Skip to content

Learn to Run - Platform Configuration - Set Node Roles

Docs

Note - Always refer to documentation - this is just a students' guide

The following node roles can be configured on the cluster:

  1. System node: Reserved for Run:ai system-level services.

  2. GPU Worker node: Dedicated for GPU-based workloads.

  3. CPU Worker node: Used for CPU-only workloads.

Pre-reqs

  1. Ensure that scheduling restrictions are enabled in the cluster.

Edit the runaiconfig file to set global.nodeAffinity.restrictScheduling to true.
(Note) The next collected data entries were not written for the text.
<file path="src/eis_pkg.sv">
// eis_pkg: shared types, register indices, field positions and reset values
// of the external interrupt front end.
// assumes a 32-bit APB slave; each byte register sits alone in one aligned word.
package eis_pkg;

  // apb request bundle from the master
  typedef struct packed {
    logic psel;
    logic penable;
    logic pwrite;
    logic [11:0] paddr;
    logic [31:0] pwdata;
  } eis_apb_req_t;

  // apb answer bundle to the master
  typedef struct packed {
    logic [31:0] prdata;
    logic pready;
    logic pslverr;
  } eis_apb_rsp_t;

  // core acceptance side
  typedef struct packed {
    logic iflag;       // global interrupt enable flag
    logic [2:0] processor_priority_level;   // processor_priority_level
    logic accept;      // one-cycle pulse: offered request taken
  } eis_cpu_t;

  // instruction events from the core
  typedef struct packed {
    logic undefined_opcode_instr;
    logic break_instr;
    logic overflow_trap_instr;
    logic overflow_flag;
    logic int_instr;
    logic [5:0] int_num;
  } eis_instr_t;

  // software interrupt kinds reported to the core
  typedef enum logic [2:0] {
    SW_NONE = 3'b000,
    SW_UND = 3'b001,
    SW_OVF = 3'b010,
    SW_BRK = 3'b011,
    SW_INT = 3'b100
  } eis_sw_kind_t;

  // register indices; byte address is four times the index
  localparam logic [9:0] IDX_MODE = 10'h01E;
  localparam logic [9:0] IDX_SEL_THIRD = 10'h205;
  localparam logic [9:0] IDX_SEL_SECOND = 10'h206;
  localparam logic [9:0] IDX_SEL_PRIMARY = 10'h207;
  localparam logic [9:0] IDX_AM_EN_A = 10'h20E;
  localparam logic [9:0] IDX_AM_EN_B = 10'h20F;
  localparam logic [9:0] IDX_AM_TARGET0 = 10'h210;
  localparam logic [9:0] IDX_PORT_CTRL = 10'h366;
  localparam logic [9:0] IDX_NMI_FILTER = 10'h369;
  // control register index per external input 0..7
  localparam logic [9:0] IDX_EXT_CTRL [8] = '{10'h05D, 10'h05E, 10'h05F, 10'h044,
                                              10'h049, 10'h048, 10'h043, 10'h042};

  // control register fields
  localparam int LVL_MSB = 2;
  localparam int FLAG_BIT = 3;
  localparam int POL_BIT = 4;
  localparam int RSV_BIT = 5;
  // primary select fields
  localparam int SHARED_A_BIT = 6;
  localparam int SHARED_B_BIT = 7;
  // mode / port control fields
  localparam int NMI_EN_BIT = 4;
  localparam int IN6_BLOCK_BIT = 5;
  localparam int IN7_BLOCK_BIT = 6;
  localparam int KEY_BLOCK_BIT = 7;
  // software interrupt number split for stack select
  localparam logic [5:0] INT_NUM_STACK_LIMIT = 6'h20;
  // widths and reset values
  localparam int N_EXT = 8;
  localparam int N_SHARED = 10;
  localparam int N_AM = 4;
  localparam logic [7:0] SEL_RESET = 8'h00;
  localparam logic [19:0] AM_TARGET_RESET = 20'h0_0000;

endpackage : eis_pkg

</file>
<file path="src/eis_edge.sv">
// eis_edge: two-flop synchroniser and edge detector for a group of pins.
// assumes pins may change at any time relative to the clock.
`timescale 1ns/100ps
module eis_edge #(
  parameter int W = 8
) (
  // clock and reset
  input wire logic clk_i,
  input wire logic rst_n_i,
  // pins
  input wire logic [W-1:0] pin_i,
  // detected edges as one-cycle pulses, and the synced level
  output logic [W-1:0] rise_o,
  output logic [W-1:0] fall_o,
  output logic [W-1:0] level_o
);
  // all state: first stage, second stage, previous synced value
  typedef struct packed {
    logic [W-1:0] s1;
    logic [W-1:0] s2;
    logic [W-1:0] prev;
  } eis_edge_st_t;

  eis_edge_st_t st;
  eis_edge_st_t next_st;

  // shift pins through; first stage feeds only the second
  always_comb begin
    next_st = st;
    next_st.s1 = pin_i;
    next_st.s2 = st.s1;
    next_st.prev = st.s2;
  end

  // register state; pins idle high after reset
  always_ff @(posedge clk_i) begin
    if (!rst_n_i) begin
      st <= '1;
    end else begin
      st <= next_st;
    end
  end

  // edges from synced stage against its previous value
  assign rise_o = st.s2 & ~st.prev;
  assign fall_o = ~st.s2 & st.prev;
  assign level_o = st.s2;
endmodule : eis_edge

</file>
<file path="src/eis_ctrl.sv">
// eis_ctrl: one interrupt control register with priority, request flag,
// polarity and reserved bit.
// assumes write strobes and set/accept pulses last one cycle.
`timescale 1ns/100ps
module eis_ctrl (
  // clock and reset
  input wire logic clk_i,
  input wire logic rst_n_i,
  // software write
  input wire logic wr_i,
  input wire logic [7:0] wdata_i,
  // hardware events
  input wire logic set_i,
  input wire logic accept_i,
  // register contents
  output logic [7:0] value_o
);
  import eis_pkg::*;

  // all state of the register
  typedef struct packed {
    logic rsv;
    logic edge_polarity;
    logic request_flag;
    logic [2:0] priority_level;
  } eis_ctrl_st_t;

  eis_ctrl_st_t st;
  eis_ctrl_st_t next_st;

  // writes update fields; flag may only be cleared, and a set wins
  always_comb begin
    next_st = st;
    if (wr_i) begin
      next_st.priority_level = wdata_i[LVL_MSB:0];
      next_st.edge_polarity = wdata_i[POL_BIT];
      next_st.rsv = wdata_i[RSV_BIT];
    end
    // clear by a written 0 or by acceptance, set by a request
    next_st.request_flag = set_i |
                           (st.request_flag & ~(wr_i & ~wdata_i[FLAG_BIT]) & ~accept_i);
  end

  // register state
  always_ff @(posedge clk_i) begin
    if (!rst_n_i) begin
      st <= '0;
    end else begin
      st <= next_st;
    end
  end

  // unimplemented top bits read as zero
  assign value_o = {2'b00, st.rsv, st.edge_polarity, st.request_flag, st.priority_level};
endmodule : eis_ctrl

</file>
<file path="src/eis_top.sv">
// eis_top: external interrupt front end with apb registers, edge detection,
// source selection, maskable request offer and special interrupt strobes.
// assumes all inputs are synchronous to SYS_CLK_I except the pins that go
// through the synchroniser; the core pulses accept for one cycle.
`timescale 1ns/100ps
module eis_top (
  // clock and reset
  input wire logic SYS_CLK_I,
  input wire logic RST_N_I,
  // apb slave
  input wire eis_pkg::eis_apb_req_t APB_REQ_I,
  output eis_pkg::eis_apb_rsp_t APB_RSP_O,
  // pins
  input wire logic [7:0] EXTERNAL_IRQ_PIN_I,
  input wire logic NMI_PIN_N_I,
  input wire logic [3:0] KEY_PIN_I,
  // peripheral requests for shared vectors 4 and 5
  input wire logic SERIAL3_REQ_I,
  input wire logic SERIAL4_REQ_I,
  // peripheral pairs for other shared vectors: a when select 0, b when 1; vectors 0 and 1 take b when their select is 1, else nothing
  input wire logic [9:0] PERIPH_A_REQ_I,
  input wire logic [9:0] PERIPH_B_REQ_I,
  // core side
  input wire eis_pkg::eis_cpu_t CPU_I,
  input wire eis_pkg::eis_instr_t INSTR_I,
  input wire logic FETCH_VALID_I,
  input wire logic [19:0] FETCH_ADDR_I,
  // maskable request offered to the core
  output logic IRQ_O,
  output logic [2:0] IRQ_SRC_O,
  output logic [2:0] IRQ_LEVEL_O,
  // special and software interrupts
  output logic NMI_O,
  output logic KEY_IRQ_O,
  output logic ADDR_MATCH_O,
  output logic SW_IRQ_O,
  output eis_pkg::eis_sw_kind_t SW_KIND_O,
  output logic STACK_SELECT_CLEAR_O,
  // routed shared vector requests
  output logic [9:0] SHARED_REQ_O
);
  import eis_pkg::*;

  // all state of the top level
  typedef struct packed {
    logic [7:0] sel_primary;
    logic [7:0] sel_second;
    logic [7:0] sel_third;
    logic nmi_enable_sticky;
    logic [2:0] nmi_filter_setting;
    logic [2:0] port_ctrl;           // key, in7, in6 block
    logic [1:0] addr_match_enable_a;
    logic [1:0] addr_match_enable_b;
    logic [N_AM-1:0][19:0] addr_match_target;
    eis_apb_rsp_t rsp;
    logic irq;
    logic [2:0] src;
    logic [2:0] lvl;
    logic nmi;
    logic key;
    logic am;
    logic sw;
    eis_sw_kind_t kind;
    logic u_clr;
    logic [9:0] shared;
  } eis_top_st_t;

  eis_top_st_t st;
  eis_top_st_t next_st;

  // index decoded from the byte address
  function automatic logic [9:0] addr_index(input logic [11:0] a);
    addr_index = a[11:2];
  endfunction : addr_index

  // true when a word is one of the four match targets
  function automatic logic am_hit(input logic [9:0] idx, input int k);
    am_hit = (idx == IDX_AM_TARGET0 + 10'(4 * k));
  endfunction : am_hit

  // apb phases
  logic access;        // access phase, answer pending
  logic wr_now;        // write takes effect this edge
  logic [9:0] idx;     // register index of the transfer
  assign access = APB_REQ_I.psel & APB_REQ_I.penable;
  assign wr_now = access & APB_REQ_I.pwrite & st.rsp.pready;
  assign idx = addr_index(APB_REQ_I.paddr);

  // synchronised pins
  logic [7:0] ext_rise;
  logic [7:0] ext_fall;
  logic [7:0] ext_lvl;
  logic [5:0] misc_rise;
  logic [5:0] misc_fall;
  logic [5:0] misc_lvl;

  eis_edge #(.W(8)) u_ext_edge (
    .clk_i(SYS_CLK_I),
    .rst_n_i(RST_N_I),
    .pin_i(EXTERNAL_IRQ_PIN_I),
    .rise_o(ext_rise),
    .fall_o(ext_fall),
    .level_o(ext_lvl)
  );

  // nmi pin, key pins, and one spare tied high
  eis_edge #(.W(6)) u_misc_edge (
    .clk_i(SYS_CLK_I),
    .rst_n_i(RST_N_I),
    .pin_i({1'b1, KEY_PIN_I, NMI_PIN_N_I}),
    .rise_o(misc_rise),
    .fall_o(misc_fall),
    .level_o(misc_lvl)
  );

  // per-source set events and control register contents
  logic [7:0] both_edge;
  logic [7:0] ext_set;
  logic [7:0] ctrl_set;
  logic [7:0] ctrl_wr;
  logic [7:0] ctrl_acc;
  logic [7:0][7:0] ctrl_val;

  // both-edge selects for inputs 0..5 and 6,7
  assign both_edge = {st.sel_third[1:0], st.sel_primary[5:0]};

  // qualifying edge per input, with analog blocking of inputs 6 and 7
  always_comb begin
    for (int i = 0; i < N_EXT; i++) begin
      if (both_edge[i]) begin
        ext_set[i] = ext_rise[i] | ext_fall[i];
      end else if (ctrl_val[i][POL_BIT]) begin
        ext_set[i] = ext_rise[i];
      end else begin
        ext_set[i] = ext_fall[i];
      end
    end
    if (st.port_ctrl[0]) begin
      ext_set[6] = 1'b0;
    end
    if (st.port_ctrl[1]) begin
      ext_set[7] = 1'b0;
    end
  end

  // shared vectors 4 and 5 take the serial units unless inputs are selected
  always_comb begin
    ctrl_set = ext_set;
    ctrl_set[4] = st.sel_primary[SHARED_A_BIT] ? ext_set[4] : SERIAL3_REQ_I;
    ctrl_set[5] = st.sel_primary[SHARED_B_BIT] ? ext_set[5] : SERIAL4_REQ_I;
  end

  // control registers for the eight external sources
  for (genvar g = 0; g < N_EXT; g++) begin : g_ctrl
    assign ctrl_wr[g] = wr_now & (idx == IDX_EXT_CTRL[g]);
    assign ctrl_acc[g] = CPU_I.accept & st.irq & (st.src == 3'(g));
    eis_ctrl u_ctrl (
      .clk_i(SYS_CLK_I),
      .rst_n_i(RST_N_I),
      .wr_i(ctrl_wr[g]),
      .wdata_i(APB_REQ_I.pwdata[7:0]),
      .set_i(ctrl_set[g]),
      .accept_i(ctrl_acc[g]),
      .value_o(ctrl_val[g])
    );
  end

  // shared vector select per routed pair
  logic [9:0] route_sel;
  logic [9:0] route_on;
  assign route_sel = {st.sel_second[7:4], st.sel_third[6:3], 2'b11};
  assign route_on = {8'hFF, st.sel_second[3:2]};

  // read data for the addressed register
  logic [31:0] rdata;
  logic rhit;
  always_comb begin
    rdata = '0;
    rhit = 1'b1;
    unique case (idx)
      IDX_MODE: rdata[NMI_EN_BIT] = st.nmi_enable_sticky;
      IDX_SEL_PRIMARY: rdata[7:0] = st.sel_primary;
      IDX_SEL_SECOND: rdata[7:0] = st.sel_second;
      IDX_SEL_THIRD: rdata[7:0] = st.sel_third;
      IDX_AM_EN_A: rdata[1:0] = st.addr_match_enable_a;
      IDX_AM_EN_B: rdata[1:0] = st.addr_match_enable_b;
      IDX_PORT_CTRL: rdata[7:5] = st.port_ctrl;
      IDX_NMI_FILTER: rdata[2:0] = st.nmi_filter_setting;
      default: rhit = 1'b0;
    endcase
    for (int i = 0; i < N_EXT; i++) begin
      if (idx == IDX_EXT_CTRL[i]) begin
        rdata[7:0] = ctrl_val[i];
        rhit = 1'b1;
      end
    end
    for (int k = 0; k < N_AM; k++) begin
      if (am_hit(idx, k)) begin
        rdata[19:0] = st.addr_match_target[k];
        rhit = 1'b1;
      end
    end
  end

  // highest eligible source; ties go to the lower index
  logic cand;
  logic [2:0] cand_src;
  logic [2:0] cand_lvl;
  always_comb begin
    cand = 1'b0;
    cand_src = '0;
    cand_lvl = '0;
    for (int i = 0; i < N_EXT; i++) begin
      if (ctrl_val[i][FLAG_BIT] && ctrl_val[i][LVL_MSB:0] > CPU_I.processor_priority_level &&
          ctrl_val[i][LVL_MSB:0] > cand_lvl) begin
        cand = 1'b1;
        cand_src = 3'(i);
        cand_lvl = ctrl_val[i][LVL_MSB:0];
      end
    end
  end

  // next state: registers, apb answer and all outputs
  always_comb begin
    next_st = st;
    // apb: one wait state, answer on the second access cycle
    next_st.rsp.pready = access & ~st.rsp.pready;
    next_st.rsp.prdata = (access & ~st.rsp.pready) ? rdata : '0;
    next_st.rsp.pslverr = access & ~st.rsp.pready & ~rhit;
    if (wr_now) begin
      unique case (idx)
        IDX_SEL_PRIMARY: next_st.sel_primary = APB_REQ_I.pwdata[7:0];
        IDX_SEL_SECOND: next_st.sel_second = APB_REQ_I.pwdata[7:0];
        IDX_SEL_THIRD: next_st.sel_third = APB_REQ_I.pwdata[7:0];
        IDX_AM_EN_A: next_st.addr_match_enable_a = APB_REQ_I.pwdata[1:0];
        IDX_AM_EN_B: next_st.addr_match_enable_b = APB_REQ_I.pwdata[1:0];
        IDX_PORT_CTRL: next_st.port_ctrl = APB_REQ_I.pwdata[7:5];
        IDX_NMI_FILTER: next_st.nmi_filter_setting = APB_REQ_I.pwdata[2:0];
        // a written 0 leaves the enable set
        IDX_MODE: next_st.nmi_enable_sticky = st.nmi_enable_sticky |
                                              APB_REQ_I.pwdata[NMI_EN_BIT];
        // match targets are written below and control words in g_ctrl; others are refused
        default: ;
      endcase
      for (int k = 0; k < N_AM; k++) begin
        if (am_hit(idx, k)) begin
          next_st.addr_match_target[k] = APB_REQ_I.pwdata[19:0];
        end
      end
    end
    // maskable request offered while enabled and not being accepted
    next_st.irq = cand & CPU_I.iflag & ~(CPU_I.accept & st.irq);
    next_st.src = cand_src;
    next_st.lvl = cand_lvl;
    // nmi on a falling pin once the nmi enable is set, independent of iflag
    next_st.nmi = st.nmi_enable_sticky & misc_fall[0];
    // key inputs fire on a falling key unless blocked
    next_st.key = ~st.port_ctrl[2] & (|misc_fall[4:1]);
    // address match one cycle after the enabled matching fetch
    next_st.am = 1'b0;
    for (int k = 0; k < N_AM; k++) begin
      if (FETCH_VALID_I && FETCH_ADDR_I == st.addr_match_target[k] &&
          (k < 2 ? st.addr_match_enable_a[k % 2] : st.addr_match_enable_b[k % 2])) begin
        next_st.am = 1'b1;
      end
    end
    // software interrupts, undefined and break first
    next_st.sw = 1'b1;
    next_st.u_clr = 1'b0;
    if (INSTR_I.undefined_opcode_instr) begin
      next_st.kind = SW_UND;
    end else if (INSTR_I.break_instr) begin
      next_st.kind = SW_BRK;
    end else if (INSTR_I.overflow_trap_instr && INSTR_I.overflow_flag) begin
      next_st.kind = SW_OVF;
    end else if (INSTR_I.int_instr) begin
      next_st.kind = SW_INT;
      next_st.u_clr = INSTR_I.int_num < INT_NUM_STACK_LIMIT;
    end else begin
      next_st.kind = SW_NONE;
      next_st.sw = 1'b0;
    end
    // routed shared vectors
    for (int v = 0; v < N_SHARED; v++) begin
      next_st.shared[v] = route_on[v] &
                          (route_sel[v] ? PERIPH_B_REQ_I[v] : PERIPH_A_REQ_I[v]);
    end
  end

  // register state
  always_ff @(posedge SYS_CLK_I) begin
    if (!RST_N_I) begin
      st <= '0;
      st.sel_primary <= SEL_RESET;
      st.sel_second <= SEL_RESET;
      st.sel_third <= SEL_RESET;
      st.addr_match_target <= {N_AM{AM_TARGET_RESET}};
      st.kind <= SW_NONE;
    end else begin
      st <= next_st;
    end
  end

  // outputs straight from state
  assign APB_RSP_O = st.rsp;
  assign IRQ_O = st.irq;
  assign IRQ_SRC_O = st.src;
  assign IRQ_LEVEL_O = st.lvl;
  assign NMI_O = st.nmi;
  assign KEY_IRQ_O = st.key;
  assign ADDR_MATCH_O = st.am;
  assign SW_IRQ_O = st.sw;
  assign SW_KIND_O = st.kind;
  assign STACK_SELECT_CLEAR_O = st.u_clr;
  assign SHARED_REQ_O = st.shared;

  // checks
  property p_lvl_nonzero;
    @(posedge SYS_CLK_I) disable iff (!RST_N_I) IRQ_O |-> IRQ_LEVEL_O != 3'b000;
  endproperty
  a_lvl_nonzero: assert property (p_lvl_nonzero) else $error("zero level offered");
  property p_offer_cond;
    @(posedge SYS_CLK_I) disable iff (!RST_N_I)
      IRQ_O |-> $past(CPU_I.iflag) && IRQ_LEVEL_O > $past(CPU_I.processor_priority_level);
  endproperty
  a_offer_cond: assert property (p_offer_cond) else $error("offer not qualified");
  property p_accept_clear;
    @(posedge SYS_CLK_I) disable iff (!RST_N_I)
      (CPU_I.accept && IRQ_O && !ctrl_set[IRQ_SRC_O]) |=> !ctrl_val[$past(IRQ_SRC_O)][FLAG_BIT];
  endproperty
  a_accept_clear: assert property (p_accept_clear) else $error("flag kept after accept");
  property p_no_sw_set;
    @(posedge SYS_CLK_I) disable iff (!RST_N_I)
      (ctrl_wr[0] && !ctrl_val[0][FLAG_BIT] && !ctrl_set[0]) |=> !ctrl_val[0][FLAG_BIT];
  endproperty
  a_no_sw_set: assert property (p_no_sw_set) else $error("flag set by write");
  property p_edge_sets;
    @(posedge SYS_CLK_I) disable iff (!RST_N_I) ext_set[0] |=> ctrl_val[0][FLAG_BIT];
  endproperty
  a_edge_sets: assert property (p_edge_sets) else $error("edge lost");
  property p_nmi_sticky;
    @(posedge SYS_CLK_I) disable iff (!RST_N_I) st.nmi_enable_sticky |=> st.nmi_enable_sticky;
  endproperty
  a_nmi_sticky: assert property (p_nmi_sticky) else $error("nmi enable dropped");
  property p_nmi_fall;
    @(posedge SYS_CLK_I) disable iff (!RST_N_I)
      (misc_fall[0] && st.nmi_enable_sticky) |=> NMI_O ##1 !NMI_O;
  endproperty
  a_nmi_fall: assert property (p_nmi_fall) else $error("nmi not pulsed");
  property p_in6_block;
    @(posedge SYS_CLK_I) disable iff (!RST_N_I) st.port_ctrl[0] |-> !ext_set[6];
  endproperty
  a_in6_block: assert property (p_in6_block) else $error("blocked input fired");
  property p_overflow;
    @(posedge SYS_CLK_I) disable iff (!RST_N_I)
      (INSTR_I.overflow_trap_instr && !INSTR_I.overflow_flag && !INSTR_I.int_instr &&
       !INSTR_I.undefined_opcode_instr && !INSTR_I.break_instr) |=> !SW_IRQ_O;
  endproperty
  a_overflow: assert property (p_overflow) else $error("overflow trap without flag");
  property p_stack_sel;
    @(posedge SYS_CLK_I) disable iff (!RST_N_I)
      STACK_SELECT_CLEAR_O |-> SW_KIND_O == SW_INT && $past(INSTR_I.int_num) < 6'd32;
  endproperty
  a_stack_sel: assert property (p_stack_sel) else $error("stack clear wrong");
  c_accept: cover property (@(posedge SYS_CLK_I) disable iff (!RST_N_I) IRQ_O && CPU_I.accept);
  c_nmi: cover property (@(posedge SYS_CLK_I) disable iff (!RST_N_I) NMI_O);
  c_am: cover property (@(posedge SYS_CLK_I) disable iff (!RST_N_I) ADDR_MATCH_O);
endmodule : eis_top

</file>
kubectl edit runaiconfig runai -n runai
# Add the following field:
#     global.nodeAffinity.restrictScheduling: true
  1. Label the node to reflect the role:
# List the nodes
kubectl get nodes
# Choose our node to restrict to CPU only workloads
kubectl label nodes <node-name> node-role.kubernetes.io/runai-cpu-worker=true
  1. Check the label has stuck:
kubectl get no <node-name> --show-labels
  1. Reset the label:
kubectl label node <node-name> node-role.kubernetes.io/runai-cpu-worker-
  1. Edit the runaiconfig file to disable global.nodeAffinity.restrictScheduling.
    kubectl edit runaiconfig runai -n runai
    # Set the following:
    #     global.nodeAffinity.restrictScheduling: false
    

If you do not do this, jobs requiring CPU resources will fail to schedule, as you no longer have any nodes labeled as CPU workers. This will show up as an event like the following:

4m33s (x25 over 6m33s)   Normal    Unschedulable       PodGroup/pg-jupyter-cpu-only-0-e592844a-618f-4e9d-9160-ef9c14895b6f   PodSchedulingErrors: Resources were not found for pod runai-test-project/jupyter-cpu-only-0-0 due to: Scheduling conditions were not met for pod runai-test-project/jupyter-cpu-only-0-0:
MaxNodePoolResources: The pod runai-test-project/jupyter-cpu-only-0-0 requires GPU: 0, CPU: 0.1 (cores), memory: 0.1 (GB). No node in the default node-pool has CPU resources.